Arcs & Sectors (Edexcel IGCSE Further Pure Maths): Revision Note

Exam code: 4PM1

Written by: Roger B

Reviewed by: Dan Finlay

Updated on 20 October 2024

Length of an Arc

What is an arc?

An arc is a part of the circumference of a circle
- You can think of it as the crust on a slice of pizza
The length of an arc depends on
- the size of the angle at the centre of the circle
- the radius of the circle
If the angle at the centre is less than 180° then the arc is known as a minor arc
If the angle at the centre is more than 180° then the arc is known as a major arc

How do I find the length of an arc using degrees?

The length of an arc is simply a fraction of the total circumference of a circle
- The fraction can be found by dividing the angle at the centre by 360°
The formula for the length, $l$ , of an arc is
- $l = \frac{θ}{360} \times 2 π r$

$θ$ is the angle measured in degrees
$r$ is the radius
This is not on the exam formula sheet, so you need to remember it

How do I find the length of an arc using radians?

When working in radians the formula for arc length is much simpler
- This is because $π$ is already 'built into' radians
The formula for the length, $l$ , of an arc is
- $l = r θ$

$θ$ is the angle measured in radians
$r$ is the radius
This is not on the exam formula sheet, so you need to remember it

Examiner Tips and Tricks

Be careful on arc length questions
- Finding the arc length may only be part of a larger question
- For example finding the total perimeter of a circle sector
Make sure you are using the formula that matches the angle measure (degrees or radians)

Worked Example

A circular pizza has had a slice cut from it. The slice is in the shape of a sector, with the angle at the centre being 38°. The radius of the pizza is 12 cm.

(a) Find the length of the outside crust of the slice of pizza (the minor arc), giving your answer correct to 3 significant figures.

Drawing a diagram can help with questions like this

Minor sector with minor arc, angle and radius

Use the arc length formula (in the degrees form) with $r = 12$ and $θ = 38$
(You could also convert $38 °$ to radians and use the radians version of the formula)

$l = \frac{38}{360} \times 2 π (12) = \frac{38 π}{15} = 7.958701 . . .$

Round to 3 significant figures

(Note that $\frac{38 π}{15}$ cm is the exact value answer)

$7.96 cm (3 s . f .)$

(b) Find the perimeter of the remaining pizza, giving your answer correct to 3 significant figures.

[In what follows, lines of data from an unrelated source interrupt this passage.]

--- config.mk ---
export PLATFORM = sky130hd
export DESIGN_NAME = pal_cfg_loader
export DESIGN_NICKNAME = d
export VERILOG_FILES = /design/src/rtl/pal_cfg_loader.sv
export SDC_FILE = /design/constraint.sdc
export NUM_CORES = 1
export LEC_CHECK = 0
export ABC_AREA = 0
export ABC_CLOCK_PERIOD_IN_PS = 2850
export CORE_ASPECT_RATIO = 0.5
export CORE_MARGIN = 2
export CORE_UTILIZATION = 40
export CTS_CLUSTER_SIZE = 24
export DETAILED_ROUTE_END_ITERATION = 8
export PLACE_DENSITY = 0.63
export SLEW_MARGIN = 20
export SYNTH_ARGS = -nofsm -noshare
export SYNTH_HDL_FRONTEND = slang
export SYNTH_SLANG_ARGS = --single-unit
--- constraint.sdc ---
create_clock -name CLK -period 2.85 [get_ports CLK]
set_clock_uncertainty 0.2 [all_clocks]
set_input_delay 0.57 -clock CLK [delete_from_list [all_inputs] [get_ports CLK]]
set_output_delay 0.57 -clock CLK [all_outputs]
set_load 0.005 [all_outputs]
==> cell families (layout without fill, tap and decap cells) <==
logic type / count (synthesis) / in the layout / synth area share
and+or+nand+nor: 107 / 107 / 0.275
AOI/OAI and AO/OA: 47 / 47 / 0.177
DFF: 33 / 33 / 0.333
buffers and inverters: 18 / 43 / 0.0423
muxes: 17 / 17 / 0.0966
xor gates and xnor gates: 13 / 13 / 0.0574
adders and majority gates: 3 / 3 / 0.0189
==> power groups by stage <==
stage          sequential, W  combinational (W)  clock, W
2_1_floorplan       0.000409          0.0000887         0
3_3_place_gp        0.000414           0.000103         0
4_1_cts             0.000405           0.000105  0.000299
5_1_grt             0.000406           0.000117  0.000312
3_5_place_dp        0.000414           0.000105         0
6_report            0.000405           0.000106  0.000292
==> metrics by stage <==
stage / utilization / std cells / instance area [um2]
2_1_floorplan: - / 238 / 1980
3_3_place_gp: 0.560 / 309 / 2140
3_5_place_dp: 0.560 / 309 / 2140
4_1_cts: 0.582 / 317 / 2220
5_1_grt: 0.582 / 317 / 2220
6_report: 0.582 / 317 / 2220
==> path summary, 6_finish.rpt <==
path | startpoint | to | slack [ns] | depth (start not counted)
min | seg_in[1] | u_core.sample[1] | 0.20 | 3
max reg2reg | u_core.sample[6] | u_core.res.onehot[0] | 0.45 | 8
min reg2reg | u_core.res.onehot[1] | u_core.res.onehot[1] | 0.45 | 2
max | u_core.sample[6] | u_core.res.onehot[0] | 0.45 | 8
<file path="config.mk">
export PLATFORM = sky130hd
export DESIGN_NAME = serial_frame_tx
export DESIGN_NICKNAME = d
export VERILOG_FILES = /design/src/rtl/serial_frame_tx.sv
export SDC_FILE = /design/constraint.sdc
export NUM_CORES = 1
export LEC_CHECK = 0
export CORE_MARGIN = 1
export CORE_UTILIZATION = 45
export DETAILED_ROUTE_END_ITERATION = 16
export PLACE_DENSITY = 0.76
export REMOVE_ABC_BUFFERS = 1
export SLEW_MARGIN = 20
export SYNTH_ARGS = -nofsm -noshare
export SYNTH_HDL_FRONTEND = slang
export SYNTH_SLANG_ARGS = --single-unit
</file>
<file path="constraint.sdc">
create_clock -name clk_main -period 3 [get_ports clk_main]
set_input_delay 0.6 -clock clk_main [delete_from_list [all_inputs] [get_ports clk_main]]
set_output_delay 0.6 -clock clk_main [all_outputs]
set_load 0.02 [all_outputs]
</file>
<file path="src/rtl/serial_frame_tx.sv">
// Serial transmitter for the LED-matrix shift-register chain.
// Sends a captured frame MSB-first on ser_data/ser_clk, then pulses ser_latch.
module serial_frame_tx #(
  parameter int unsigned FRAME_BITS = 64,
  parameter int unsigned DIV        = 4,
  parameter int unsigned CNT_W      = 7
) (
  input  logic                  clk_main,
  input  logic                  reset,
  input  logic                  load,
  input  logic [FRAME_BITS-1:0] frame_in,
  output logic                  busy,
  output logic                  ser_data,
  output logic                  ser_clk,
  output logic                  ser_latch,
  output logic                  done
);

  localparam int unsigned DIV_W = $clog2(DIV) + 1;
  localparam logic [DIV_W-1:0] DIV_LAST = DIV_W'(DIV - 1);
  localparam logic [CNT_W-1:0] BIT_LAST = CNT_W'(FRAME_BITS - 1);

  typedef enum logic [1:0] {StIdle, StLow, StHigh, StLatch} state_e;

  state_e                state;
  logic [FRAME_BITS-1:0] shreg;
  logic [FRAME_BITS-1:0] shreg_shl;
  logic [CNT_W-1:0]      bit_cnt;
  logic [DIV_W-1:0]      div_cnt;
  logic                  div_end;

  assign shreg_shl = shreg << 1;
  assign div_end   = (div_cnt == DIV_LAST);

  always_ff @(posedge clk_main or posedge reset) begin
    if (reset) begin
      state     <= StIdle;
      shreg     <= '0;
      bit_cnt   <= '0;
      div_cnt   <= '0;
      busy      <= 1'b0;
      ser_data  <= 1'b0;
      ser_clk   <= 1'b0;
      ser_latch <= 1'b0;
      done      <= 1'b0;
    end else begin
      done <= 1'b0;
      case (state)
        StIdle: begin
          if (load) begin
            shreg    <= frame_in;
            bit_cnt  <= '0;
            div_cnt  <= '0;
            busy     <= 1'b1;
            ser_data <= frame_in[FRAME_BITS-1];
            ser_clk  <= 1'b0;
            state    <= StLow;
          end
        end
        StLow: begin
          if (div_end) begin
            div_cnt <= '0;
            ser_clk <= 1'b1;
            state   <= StHigh;
          end else begin
            div_cnt <= div_cnt + 1'b1;
          end
        end
        StHigh: begin
          if (div_end) begin
            div_cnt <= '0;
            ser_clk <= 1'b0;
            if (bit_cnt == BIT_LAST) begin
              ser_data  <= 1'b0;
              ser_latch <= 1'b1;
              state     <= StLatch;
            end else begin
              // Next bit appears while ser_clk is low, a full half-period before its rise.
              shreg    <= shreg_shl;
              ser_data <= shreg_shl[FRAME_BITS-1];
              bit_cnt  <= bit_cnt + 1'b1;
              state    <= StLow;
            end
          end else begin
            div_cnt <= div_cnt + 1'b1;
          end
        end
        StLatch: begin
          if (div_end) begin
            div_cnt   <= '0;
            ser_latch <= 1'b0;
            busy      <= 1'b0;
            done      <= 1'b1;
            state     <= StIdle;
          end else begin
            div_cnt <= div_cnt + 1'b1;
          end
        end
        default: state <= StIdle;
      endcase
    end
  end

endmodule

</file>
==> impl_results.html <==
<table>
<tr><th>Metric</th><th>Value</th></tr>
<tr><th colspan="2">STA</th></tr>
<tr><td>RSZ-0062 raised after global routing</td><td>false</td></tr>
<tr><td>Worst Skew</td><td>0.009850 ns</td></tr>
<tr><td>Pin slew with the least headroom to its limit</td><td>0.7633 ns</td></tr>
<tr><td>Max-Slew Margin vs Limit</td><td>0.4892</td></tr>
<tr><td>Post-route fraction of the period consumed by the critical path</td><td>0.8008</td></tr>
<tr><td>Shortest period the worst path allows</td><td>2.402 ns</td></tr>
<tr><td>Maximum clock rate</td><td>0.4163 GHz</td></tr>
<tr><td>Final setup violation count</td><td>0</td></tr>
<tr><td>Count of pins over their slew limit</td><td>0</td></tr>
<tr><td>Number of hold violations in the final report</td><td>0</td></tr>
<tr><th colspan="2">Yosys</th></tr>
<tr><td>Area fraction of the dominant cell type after synthesis</td><td>0.5084</td></tr>
<tr><td>Post-synthesis average cell area</td><td>12.83 sq um</td></tr>
<tr><td>EDFF count, synth</td><td>0</td></tr>
<tr><td>Top cells by area, synth</td><td>sky130_fd_sc_hd__dfrtp_1 51%, sky130_fd_sc_hd__a2bb2oi_2 19%, sky130_fd_sc_hd__o22ai_1 10%</td></tr>
<tr><td>Post-synthesis simple-gate area fraction</td><td>0.04989</td></tr>
<tr><td>Count of mapped cells out of synthesis</td><td>307</td></tr>
<tr><td>Adder-cell share of the synthesized area</td><td>0.006355</td></tr>
<tr><td>Sequential element share of the synthesized area</td><td>0.5084</td></tr>
<tr><td>Leading area contributor after synthesis</td><td>sky130_fd_sc_hd__dfrtp_1</td></tr>
<tr><td>List of most frequent post-synthesis cells</td><td>80 x sky130_fd_sc_hd__dfrtp_1, 63 x sky130_fd_sc_hd__o22ai_1, 51 x sky130_fd_sc_hd__a2bb2oi_2</td></tr>
<tr><td>Async SR Flop Fraction</td><td>1.000</td></tr>
<tr><td>Count of state elements after synthesis</td><td>80</td></tr>
<tr><td>Warnings from Yosys</td><td>0</td></tr>
<tr><td>Share of synthesized area spent on multiplexers</td><td>0.002860</td></tr>
<tr><td>Cell area after technology mapping</td><td>3938 sq um</td></tr>
<tr><td>Most common cell in the netlist</td><td>sky130_fd_sc_hd__dfrtp_1</td></tr>
<tr><td>Main combinational cell family by area after synthesis</td><td>compound AO/OA/AOI/OAI gates</td></tr>
<tr><td>Number of distinct library cell variants in the gate-level netlist after synthesis</td><td>47</td></tr>
<tr><td>Top_reg_cell synth</td><td>sky130_fd_sc_hd__dfrtp_1</td></tr>
<tr><td>Parity-gate share of the synthesized area counting xor and xnor cells</td><td>0</td></tr>
<tr><td>Compound-gate portion of the synthesized area</td><td>0.3769</td></tr>
<tr><th colspan="2">Critical path</th></tr>
<tr><td>CP Data Arrival Time</td><td>2.67 ns</td></tr>
<tr><td>Worst Setup SP</td><td>bit_cnt[0]</td></tr>
<tr><td>Maximum fanout count along the critical path</td><td>35</td></tr>
<tr><td>Reg-to-reg critical path startpoint</td><td>bit_cnt[0]</td></tr>
<tr><td>Type of the setup path with the least slack</td><td>flip-flop to flip-flop</td></tr>
<tr><td>WP data required</td><td>3.27 ns</td></tr>
<tr><td>Cell depth of the worst flop-to-flop path</td><td>6</td></tr>
<tr><td>Element type at the critical path end</td><td>flip-flop</td></tr>
<tr><td>Launching element type of the critical path</td><td>flip-flop</td></tr>
<tr><th colspan="2">Clock tree</th></tr>
<tr><td>Resize count post-CTS</td><td>0</td></tr>
<tr><td>Clock latency of the later-clocked register in the worst-skew pair</td><td>0.34 ns</td></tr>
<tr><td>Post-CTS Hold Buffers</td><td>0</td></tr>
<tr><td>Setup bufs post-CTS</td><td>0</td></tr>
<tr><td>Clock Root Buffer</td><td>sky130_fd_sc_hd__clkbuf_8</td></tr>
<tr><td># clock sinks</td><td>80</td></tr>
<tr><td>CTS H-tree depth</td><td>3</td></tr>
<tr><td>Number of buffers between clock root and the deepest sink</td><td>2</td></tr>
<tr><td>Clk pin slew, worst setup/hold paths</td><td>0.09 ns</td></tr>
<tr><td>Clock tree from TritonCTS</td><td>yes</td></tr>
<tr><td>Total CTS buffers</td><td>9</td></tr>
<tr><th colspan="2">Layout</th></tr>
<tr><td>Fill cell count</td><td>683</td></tr>
<tr><td>Fraction of final layout cells with drive strength greater than 1</td><td>0.2332</td></tr>
<tr><td>Diodes inserted</td><td>0</td></tr>
<tr><td>Layout Cell Area excl Fill</td><td>4966 sq um</td></tr>
<tr><td>Final cell utilization of the core</td><td>0.5954</td></tr>
<tr><td># nets final</td><td>437</td></tr>
<tr><td>Final non-filler cell total</td><td>478</td></tr>
<tr><td>Area Overhead vs Synth</td><td>26.12%</td></tr>
<tr><th colspan="2">Detailed routing</th></tr>
<tr><td>Remaining routing DRC violations</td><td>0</td></tr>
<tr><td>Routed via count divided by cell count</td><td>5.944</td></tr>
<tr><td>Total iterations of the first detailed-routing run</td><td>4</td></tr>
<tr><td>Routed len/inst</td><td>17.75 microns</td></tr>
<tr><td>Antenna-violating nets left</td><td>0</td></tr>
<tr><td>Routed via count</td><td>2,841</td></tr>
<tr><td>Total wire length after detailed routing</td><td>8.483 mm</td></tr>
<tr><td>Number of DRC markers after the initial detailed-route iteration</td><td>152</td></tr>
<tr><th colspan="2">Floorplanning</th></tr>
<tr><td>Number of rows created at floorplan</td><td>33</td></tr>
<tr><td>Effective utilization at floorplan</td><td>0.4721</td></tr>
<tr><td>Overall die width</td><td>95.54 microns</td></tr>
<tr><td>Count of boundary I/O pins</td><td>72</td></tr>
<tr><td>Area of the placeable core</td><td>8341 sq um</td></tr>
<tr><td>Die ar.</td><td>9128 sq um</td></tr>
<tr><td>Overall die height</td><td>95.54 microns</td></tr>
<tr><th colspan="2">Placed design</th></tr>
<tr><td>Number of instances in the placed design</td><td>462</td></tr>
<tr><td>Placer Congestion</td><td>0.7357</td></tr>
<tr><td># port buffers</td><td>71</td></tr>
<tr><td>Placement-stage cell area</td><td>4697 sq um</td></tr>
<tr><td>Post-detail-place hpwl</td><td>5.566 mm</td></tr>
<tr><th colspan="2">Global routing</th></tr>
<tr><td>Global-route wire length before repair</td><td>14.03 mm</td></tr>
<tr><td>Largest net degree at the start of global routing</td><td>46</td></tr>
<tr><td>GRT overflow</td><td>0</td></tr>
<tr><td>Antenna violations before repair</td><td>0</td></tr>
<tr><td>Global-route total usage across every layer</td><td>0.1993</td></tr>
<tr><td>Via count of the first global-routing pass</td><td>2,877</td></tr>
<tr><th colspan="2">Run status</th></tr>
<tr><td>Status</td><td>complete, no violations</td></tr>
<tr><th colspan="2">Power</th></tr>
<tr><td>VDD IR-drop max</td><td>251.0 uV</td></tr>
<tr><td>Cell Pwr Density</td><td>488.0 nW/um^2</td></tr>
<tr><td>Leak</td><td>2.064 nW</td></tr>
<tr><th colspan="2">Hold path</th></tr>
<tr><td>Class of the worst hold path</td><td>flip-flop to flip-flop</td></tr>
<tr><td>Worst hold path stage count</td><td>2</td></tr>
<tr><td>Hold wc startpoint</td><td>shreg[0]</td></tr>
<tr><th colspan="2">Job</th></tr>
<tr><td>Total of max-cap violations</td><td>0</td></tr>
</table>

Drawing a diagram can help

The remaining pizza will be in the shape of a major sector

The angle at the centre will be $360 - 38 = 322 °$

Major sector of circle with radius and angle at centre

The perimeter will include both the major arc and the two radii

Use the arc length formula (in the degrees form) with $r = 12$ and $θ = 322$

$perimeter = (\frac{322}{360} \times 2 π (12)) + 12 + 12 = \frac{322 π}{15} + 24 = 91.439522 . . .$

Round to 3 significant figures

(Note that $\frac{322 π}{15} + 24$ cm is the exact value answer)

91.4 cm (3 s.f.)

Worked Example

A sector of a circle has a radius of 7cm and an angle at the centre of $\frac{π}{6}$ radians. Find the perimeter of the sector, giving your answer as an exact value.

Drawing a diagram can help

Circle sector with radius and angle at centre

The perimeter of sector will include both the length of the arc and the two radii

Use the arc length formula (in the radians form) with $r = 7$ and $θ = \frac{π}{6}$

$perimeter = (7) (\frac{π}{6}) + 7 + 7 = \frac{7 π}{6} + 14$

The question asks for an exact value answer, so just write that down (with units!)

$\frac{7 π}{6} + 14 cm$

Area of a Sector

What is a sector?

A sector is a part of a circle enclosed by two radii (radiuses) and an arc
- You can think of this as the shape of a single slice of pizza
The area of a sector depends on
- the size of the angle at the centre of the sector
- the radius of the circle
If the angle at the centre is less than 180° then the sector is known as a minor sector
If the angle at the centre is more than 180° then the sector is known as a major sector

How do I find the area of a sector using degrees?

The area of a sector is simply a fraction of the area of the whole circle
- The fraction can be found by dividing the angle at the centre by 360°
The formula for the area, $A$ , of a sector is
- $A = \frac{θ}{360} \times π r^{2}$

$θ$ is the angle measured in degrees
$r$ is the radius
This is not on the formula sheet, so you need to remember it

How do I find the area of a sector using radians?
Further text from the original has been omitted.